WHAT YOU NEED TO DO:
Only the lines with "source" in the entries below belong in the answer; please copy them.

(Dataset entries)
This is an optimization exercise on Yosys and OpenROAD, whose aim is small area, not a production implementation.
In this exercise RTL edits were held to simulation tests only and were not proved equivalent to the original.
The clock port is modelled as an ideal driver; clocking choices that lean on that would not hold on a real chip.
Power figures rest on the tool's default switching activity, not on a simulated workload.

==> build 96 <==
## dht_fsm
module dht_fsm (
    input  wire        clk,
    input  wire        rst,         
    input  wire [1:0]  cmd,         
    input  wire        unit,        
    input  wire        line_in,     
    input  wire [31:0] now,         
    output wire        line_dir,    
    output wire        line_drv,    
    output wire        busy,
    output wire [2:0]  err_out,
    output wire [39:0] frame_out,
    output wire [15:0] hum_raw,
    output wire        temp_sign,
    output wire [14:0] temp_mag,
    output wire [15:0] hum_out,
    output wire [17:0] temp_out
);
==> module dht_fsm, before the edit <==
module dht_fsm (
    input  wire        clk,
    input  wire        rst,         
    input  wire [1:0]  cmd,         
    input  wire        unit,        
    input  wire        line_in,     
    input  wire [31:0] now,         
    output wire        line_dir,    
    output wire        line_drv,    
    output wire        busy,
    output wire [2:0]  err_out,
    output wire [39:0] frame_out,
    output wire [15:0] hum_raw,
    output wire        temp_sign,
    output wire [14:0] temp_mag,
    output wire [15:0] hum_out,
    output wire [17:0] temp_out
);
    localparam [2:0] IDLE         = 3'd0,
                     START_LOW    = 3'd1,
                     ACK_WAIT_LOW = 3'd2,
                     ACK_LOW      = 3'd3,
                     ACK_HIGH     = 3'd4,
                     BIT_LOW      = 3'd5,
                     BIT_HIGH     = 3'd6,
                     VALIDATE     = 3'd7;
    reg [39:0] frame;
    reg [31:0] acc;
    reg [7:0]  ck_sum;
    reg        ck_bad;
    reg [31:0] t_start;
    reg [2:0]  err;
    reg [2:0]  phase;
    reg [5:0]  bitcnt;
    reg [2:0]  rh_acc, rt_acc;
    reg [2:0]  rh, rt;
    wire [31:0] e;
    wire [32:0] bw;
    assign bw[0] = 1'b0;
    genvar i;
    generate
        for (i = 0; i < 32; i = i + 1) begin : g_sub
            assign e[i]    = now[i] ^ t_start[i] ^ bw[i];
            assign bw[i+1] = (~now[i] & t_start[i]) | (~(now[i] ^ t_start[i]) & bw[i]);
        end
    endgenerate
    wire hi11 = |e[31:11];            
    wire hi7  = hi11 | (|e[10:7]);    
    wire ge2000 = hi11 | (&e[10:6] & (e[5] | e[4]));
    wire ge40   = hi7 | e[6] | (e[5] & (e[4] | e[3]));
    wire ge100  = hi7 | (e[6] & e[5] & (e[4] | e[3] | e[2]));
    wire ge66   = hi7 | (e[6] & (e[5] | e[4] | e[3] | e[2] | e[1]));
    wire ge20   = hi7 | e[6] | e[5] | (e[4] & (e[3] | e[2]));
    wire gt100  = hi7 | (e[6] & e[5] & (e[4] | e[3] | (e[2] & (e[1] | e[0]))));
    wire sym    = e[6] | (e[5] & e[4] & (e[3] | e[2] | e[1]));    
    wire bad    = ~ge20 | gt100;
    wire [2:0] bpos = ~bitcnt[2:0];           
    wire [7:0] ck_base = (bitcnt == 6'd0) ? 8'd0 : ck_sum;
    wire [8:0] ck_cy;
    wire [7:0] ck_next;
    assign ck_cy[0] = 1'b0;
    generate
        for (i = 0; i < 8; i = i + 1) begin : g_ck
            wire inj = sym & (bpos == i);
            assign ck_next[i] = ck_base[i] ^ (ck_cy[i] | inj);
            assign ck_cy[i+1] = ck_base[i] & (ck_cy[i] | inj);
        end
    endgenerate
    wire ck_bad_bit = sym ^ ck_sum[bpos];
    wire ck_ok = ~ck_bad;
    wire shift = (phase == BIT_HIGH) & ~line_in & ~bad;
    function [2:0] m5step(input [2:0] r, input b);
        case ({r, b})
            4'b000_0: m5step = 3'd0; 4'b000_1: m5step = 3'd1;
            4'b001_0: m5step = 3'd2; 4'b001_1: m5step = 3'd3;
            4'b010_0: m5step = 3'd4; 4'b010_1: m5step = 3'd0;
            4'b011_0: m5step = 3'd1; 4'b011_1: m5step = 3'd2;
            4'b100_0: m5step = 3'd3; 4'b100_1: m5step = 3'd4;
            default:  m5step = 3'bxxx;
        endcase
    endfunction
    always @(posedge clk) begin
        if (shift) begin
            if (!bitcnt[5]) begin
                acc    <= {acc[30:0], sym};
                ck_sum <= ck_next;
            end else
                ck_bad <= ((bitcnt[2:0] == 3'd0) ? 1'b0 : ck_bad) | ck_bad_bit;
            bitcnt <= bitcnt + 6'd1;
            if (bitcnt < 6'd15)
                rh_acc <= m5step((bitcnt == 6'd0) ? 3'd0 : rh_acc, sym);
            if (bitcnt >= 6'd17 && bitcnt <= 6'd30)
                rt_acc <= m5step((bitcnt == 6'd17) ? 3'd0 : rt_acc, sym);
        end else if (phase == ACK_HIGH)
            bitcnt <= 6'd0;
    end
    reg line_go, tmo;
    always @* begin
        line_go = 1'b0;
        tmo     = 1'b0;
        case (phase)
            START_LOW:    begin line_go = ge2000;   tmo = 1'b0;  end
            ACK_WAIT_LOW: begin line_go = ~line_in; tmo = ge40;  end
            ACK_LOW:      begin line_go = line_in;  tmo = ge100; end
            ACK_HIGH:     begin line_go = ~line_in; tmo = ge100; end
            BIT_LOW:      begin line_go = line_in;  tmo = ge66;  end
            BIT_HIGH:     begin line_go = ~line_in; tmo = ~line_in & bad; end
            default:      begin line_go = 1'b1;     tmo = 1'b0;  end
        endcase
    end
    always @(posedge clk)
        if (line_go | tmo)
            t_start <= now;
    always @(posedge clk) begin
        if (rst) begin
            frame <= 40'd0;
            rh    <= 3'd0;
            rt    <= 3'd0;
            err   <= 3'd0;
            phase <= IDLE;
        end else begin
            case (phase)
                IDLE: begin
                    if (cmd == 2'b01)
                        phase <= START_LOW;
                    else if (cmd == 2'b10)
                        err <= 3'd0;
                end
                VALIDATE: begin
                    if (ck_ok) begin
                        frame <= {acc, ck_sum};
                        rh    <= rh_acc;
                        rt    <= rt_acc;
                    end else
                        err <= 3'd3;
                    phase <= IDLE;
                end
                default: begin
                    if (tmo) begin
                        phase <= IDLE;
                        case (phase)
                            BIT_LOW:  err <= 3'd1;
                            BIT_HIGH: err <= 3'd2;
                            default:  err <= 3'd4;
                        endcase
                    end else if (line_go)
                        phase <= (phase == BIT_HIGH) ? ((bitcnt == 6'd39) ? VALIDATE : BIT_LOW)
                                                     : phase + 3'd1;
                end
            endcase
        end
    end
    assign line_dir  = (phase == START_LOW);
    assign line_drv  = (phase != START_LOW);
    assign busy      = (phase != IDLE);
    assign err_out   = err;
    assign frame_out = frame;
    dht_reading u_reading (
        .frame     (frame),
        .rh        (rh),
        .rt        (rt),
        .unit      (unit),
        .hum_raw   (hum_raw),
        .temp_sign (temp_sign),
        .temp_mag  (temp_mag),
        .hum_out   (hum_out),
        .temp_out  (temp_out)
    );
endmodule
==> flow/config.mk <==
export PLATFORM = sky130hd
export DESIGN_NAME = dht_fsm
export DESIGN_NICKNAME = dht_fsm
export VERILOG_FILES = /design/flow/design.v
export SDC_FILE = /design/flow/constraint.sdc
export NUM_CORES = 4
export LEC_CHECK = 0
export CAP_MARGIN = 20
export CORE_MARGIN = 2
export CORE_UTILIZATION = 40
export SLEW_MARGIN = 20
==> flow/constraint.sdc <==
create_clock -name core_clock -period 20.0 [get_ports {clk}]
set_input_delay 4.0000 -clock core_clock [delete_from_list [all_inputs] [get_ports {clk}]]
set_output_delay 4.0000 -clock core_clock [all_outputs]
set_load 0.01 [all_outputs]
standard.sh (not shown) runs the stock make flow with config.mk's settings and CLKGATE_MAP_FILE= SYNTH_SCRIPT=/design/flow/synth_recipe.tcl, a recipe that flattens the netlist after the stock synthesis.
==> flow/flow/run.sh <==
#!/bin/bash
# Layout flow: the standard ORFS flow with three changes.
#  1. Synthesis: the standard flow's synthesis script, except that full/half adders are
#     not extracted into fa/ha cells and ABC maps with an area-oriented
#     script (flow/abc_area.script). Registers are inferred and mapped by
#     the unchanged steps before ABC, so they match the standard synthesis.
#  2. Port buffers use the smallest buffer cell (buf_1).
#  3. Clock tree: clkbuf_8 buffers, no dummy loads; after CTS each clock
#     buffer is downsized while the estimated flip-flop clock-pin slew stays
#     under 110 ps (flow/downsize_clk.tcl).
# Each tool's output goes to a log of its own here and under orfs/logs.
set -o pipefail
HERE=$(pwd)
export BUFFER_PORTS_ARGS="-buffer_cell sky130_fd_sc_hd__buf_1"
export POST_CTS_TCL="$HERE/flow/downsize_clk.tcl"
export CLK_SLEW_EST_LIMIT=0.110
export CTS_ARGS="-sink_clustering_enable -repair_clock_nets -buf_list sky130_fd_sc_hd__clkbuf_8 -dont_use_dummy_load"

SYN=$FLOW_HOME/scripts/synth.tcl
L=$(grep -n "^# Technology mapping of adders" "$SYN" | cut -d: -f1)
sed "$((L+1))s|^if {\$|if {0 \&\& |; s|log_cmd abc {\*}\$abc_args|log_cmd abc -script $HERE/flow/abc_area.script {*}[lrange \$abc_args 2 end]|" "$SYN" > own_synth_core.tcl
sed "s|source \$::env(SCRIPTS_DIR)/synth.tcl|source $HERE/own_synth_core.tcl|" synth_recipe.tcl > own_synth.tcl
grep -q "abc_area.script" own_synth_core.tcl || { echo "synth patch failed" > synth.log; exit 1; }
grep -q "own_synth_core.tcl" own_synth.tcl || { echo "synth patch failed" > synth.log; exit 1; }

MK=$(grep '^make ' standard.sh | sed "s|SYNTH_SCRIPT=[^ ]*|SYNTH_SCRIPT=$HERE/own_synth.tcl|; s|\"\${@:-finish}\"|synth|")
echo "$MK" > synth_cmd.log
eval "$MK" > synth.log 2>&1 || exit 1
bash standard.sh finish > standard.log 2>&1
Other scripts of this flow, unchanged in this note and not shown: flow/flow/abc_area.script, flow/flow/downsize_clk.tcl
==> build 25: changes against build 96 <==
- CAP_MARGIN: 20 -> 0
- CORE_UTILIZATION: 40 -> 80
- PLACE_DENSITY: not set -> 0.85
- SLEW_MARGIN: 20 -> 0
==> build 50: changes against build 96 <==
--- a/flow/design.v
+++ b/flow/design.v
@@ -113,18 +113,20 @@
     wire sym    = e[6] | (e[5] & e[4] & (e[3] | e[2] | e[1]));    
     wire bad    = ~ge20 | gt100;
-    wire [2:0] bpos = ~bitcnt[2:0];           
-    wire [7:0] ck_base = (bitcnt == 6'd0) ? 8'd0 : ck_sum;
-    wire [8:0] ck_cy;
-    wire [7:0] ck_next;
-    assign ck_cy[0] = 1'b0;
+    wire       ck_add   = ~bitcnt[5];                  
+    wire       ck_first = (bitcnt[5:3] == 3'd0);       
+    wire [7:0] ck_u;
+    wire [7:0] ck_c;
+    assign ck_u[7] = ck_first ? sym : ck_sum[7] ^ (sym & ck_add);
+    assign ck_c[7] = ~ck_first & ck_add & ck_sum[7] & sym;
     generate
-        for (i = 0; i < 8; i = i + 1) begin : g_ck
-            wire inj = sym & (bpos == i);
-            assign ck_next[i] = ck_base[i] ^ (ck_cy[i] | inj);
-            assign ck_cy[i+1] = ck_base[i] & (ck_cy[i] | inj);
+        for (i = 0; i < 7; i = i + 1) begin : g_ck
+            wire cin = ((i == 0) ? ck_c[7] : ck_c[i-1]) & (bitcnt[2:0] > i);
+            assign ck_u[i] = ck_sum[i] ^ cin;
+            assign ck_c[i] = ck_sum[i] & cin;
         end
     endgenerate
-    wire ck_bad_bit = sym ^ ck_sum[bpos];
-    wire ck_ok = ~ck_bad;
+    wire [7:0] ck_next    = {ck_u[6:0], ck_u[7]};
+    wire       ck_bad_bit = sym ^ ck_sum[7];
+    wire       ck_ok      = ~ck_bad;
     wire shift = (phase == BIT_HIGH) & ~line_in & ~bad;
     function [2:0] m5step(input [2:0] r, input b);
@@ -140,8 +142,8 @@
     always @(posedge clk) begin
         if (shift) begin
-            if (!bitcnt[5]) begin
+            ck_sum <= ck_next;
+            if (!bitcnt[5])
                 acc    <= {acc[30:0], sym};
-                ck_sum <= ck_next;
-            end else
+            else
                 ck_bad <= ((bitcnt[2:0] == 3'd0) ? 1'b0 : ck_bad) | ck_bad_bit;
             bitcnt <= bitcnt + 6'd1;
--- a/flow/flow/run.sh
+++ b/flow/flow/run.sh
@@ -1,8 +1,9 @@
 #!/bin/bash
 # Layout flow: the standard ORFS flow with three changes.
-#  1. Synthesis: the standard flow's synthesis script, except that full/half adders are
-#     not extracted into fa/ha cells and ABC maps with an area-oriented
-#     script (flow/abc_area.script). Registers are inferred and mapped by
-#     the unchanged steps before ABC, so they match the standard synthesis.
+#  1. Synthesis: the standard flow's synthesis script, except that only full adders
+#     (not half adders) are extracted into fa cells and ABC maps with an
+#     area-oriented script (flow/abc_area.script). Registers are inferred and
+#     mapped by the unchanged steps before ABC, so they match the standard
+#     synthesis.
 #  2. Port buffers use the smallest buffer cell (buf_1).
 #  3. Clock tree: clkbuf_8 buffers, no dummy loads; after CTS each clock
@@ -18,7 +19,7 @@
 
 SYN=$FLOW_HOME/scripts/synth.tcl
-L=$(grep -n "^# Technology mapping of adders" "$SYN" | cut -d: -f1)
-sed "$((L+1))s|^if {\$|if {0 \&\& |; s|log_cmd abc {\*}\$abc_args|log_cmd abc -script $HERE/flow/abc_area.script {*}[lrange \$abc_args 2 end]|" "$SYN" > own_synth_core.tcl
+sed "s|extract_fa {\*}\[dont_use_extract_fa_args\]|extract_fa -fa|; s|log_cmd abc {\*}\$abc_args|log_cmd abc -script $HERE/flow/abc_area.script {*}[lrange \$abc_args 2 end]|" "$SYN" > own_synth_core.tcl
 sed "s|source \$::env(SCRIPTS_DIR)/synth.tcl|source $HERE/own_synth_core.tcl|" synth_recipe.tcl > own_synth.tcl
+grep -q "extract_fa -fa" own_synth_core.tcl || { echo "synth patch failed" > synth.log; exit 1; }
 grep -q "abc_area.script" own_synth_core.tcl || { echo "synth patch failed" > synth.log; exit 1; }
 grep -q "own_synth_core.tcl" own_synth.tcl || { echo "synth patch failed" > synth.log; exit 1; }
- CAP_MARGIN: 20 -> 0
- CORE_UTILIZATION: 40 -> 70
- SLEW_MARGIN: 20 -> 0
==> build 33: changes against build 96 <==
- CAP_MARGIN: 20 -> 0
- CORE_UTILIZATION: 40 -> 88
- PLACE_DENSITY: not set -> 0.93
- SLEW_MARGIN: 20 -> 0
==> qor summary <==
| item | build 50 | build 96 | build 33 | build 25 |
|---|---|---|---|---|
| Core Rows | 36 | 50 | 33 | 35 |
| Boundary Pins | 150 | 150 | - | 150 |
| P_seq | 0.000351 W | 0.000383 W | - | 0.000387 W |
| Met1 Usage GRT | 30.3% | 20.1% | - | 42.5% |
| Initial antenna violation count | 0 | 0 | - | 0 |
| Met2 GRT Util | 40.8% | 24.0% | - | 61.3% |
| Sequential cells | 137 | 137 | - | 137 |
| Highest Clock Rate | 0.0601 GHz | 0.0783 GHz | - | 0.0765 GHz |
| Setup repair after global routing missed its margin | no | no | - | no |
| Total global-route track usage | 23.9% | 15.0% | - | 34.8% |
| Power Density | 85.5 mW/mm2 | 120 mW/mm2 | - | 125 mW/mm2 |
| Number of multi-input combinational cells | 338 | 528 | - | 528 |
| Worst Path Required | 20270 ps | 16000 ps | - | 16000 ps |
| Tightest hold margin | 431 ps | 428 ps | - | 447 ps |
| Run status | complete, no violations | complete, no violations | aborted with a tool error | complete, no violations |
| Failing step | - | - | global placement without I/O (3_1_place_gp_skip_io) | - |
| Hold Crit Endpoint | acc[16]$_DFFE_PP_ | acc[11]$_DFFE_PP_ | - | acc[14]$_DFFE_PP_ |

re-timing with driven ports:
The results above use ideal ports. As a check the final layouts listed here were re-extracted and re-timed, cells and wires unchanged. Step 1, drivers: a clkbuf_16 drives clk and a buf_2 each remaining input, both assumed. Step 2 moves the port delays by t, midway between the first and last clock arrival at a register: inputs arrive t later, outputs are due t later. That takes back most of the time a late clock gives input paths. Three values: ideal ports, drivers, drivers and shift; two values: the first two.
run	t (ns)	slack for setup (ns)	hold slack, ns	latest minus earliest clock arrival (ns)	worst slew at a driven data input, ns
build 96	0.716	7.236 / 7.208 / 7.208	0.428 / 0.429 / 0.429	0.040 / 0.040	0.05
build 25	0.445	6.925 / 6.894 / 6.894	0.447 / 0.447 / 0.447	0.045 / 0.045	0.04
build 50	0.654	3.369 / 3.373 / 2.719	0.431 / 0.431 / 0.431	0.076 / 0.076	0.04
After both steps every run listed still meets setup and hold. The setup slack of build 50, which loses most, moves by +0.004 ns with the drivers and by -0.650 ns with both steps.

OUTPUT BELOW:
sed "s|source \$::env(SCRIPTS_DIR)/synth.tcl|source $HERE/own_synth_core.tcl|" synth_recipe.tcl > own_synth.tcl
 sed "s|source \$::env(SCRIPTS_DIR)/synth.tcl|source $HERE/own_synth_core.tcl|" synth_recipe.tcl > own_synth.tcl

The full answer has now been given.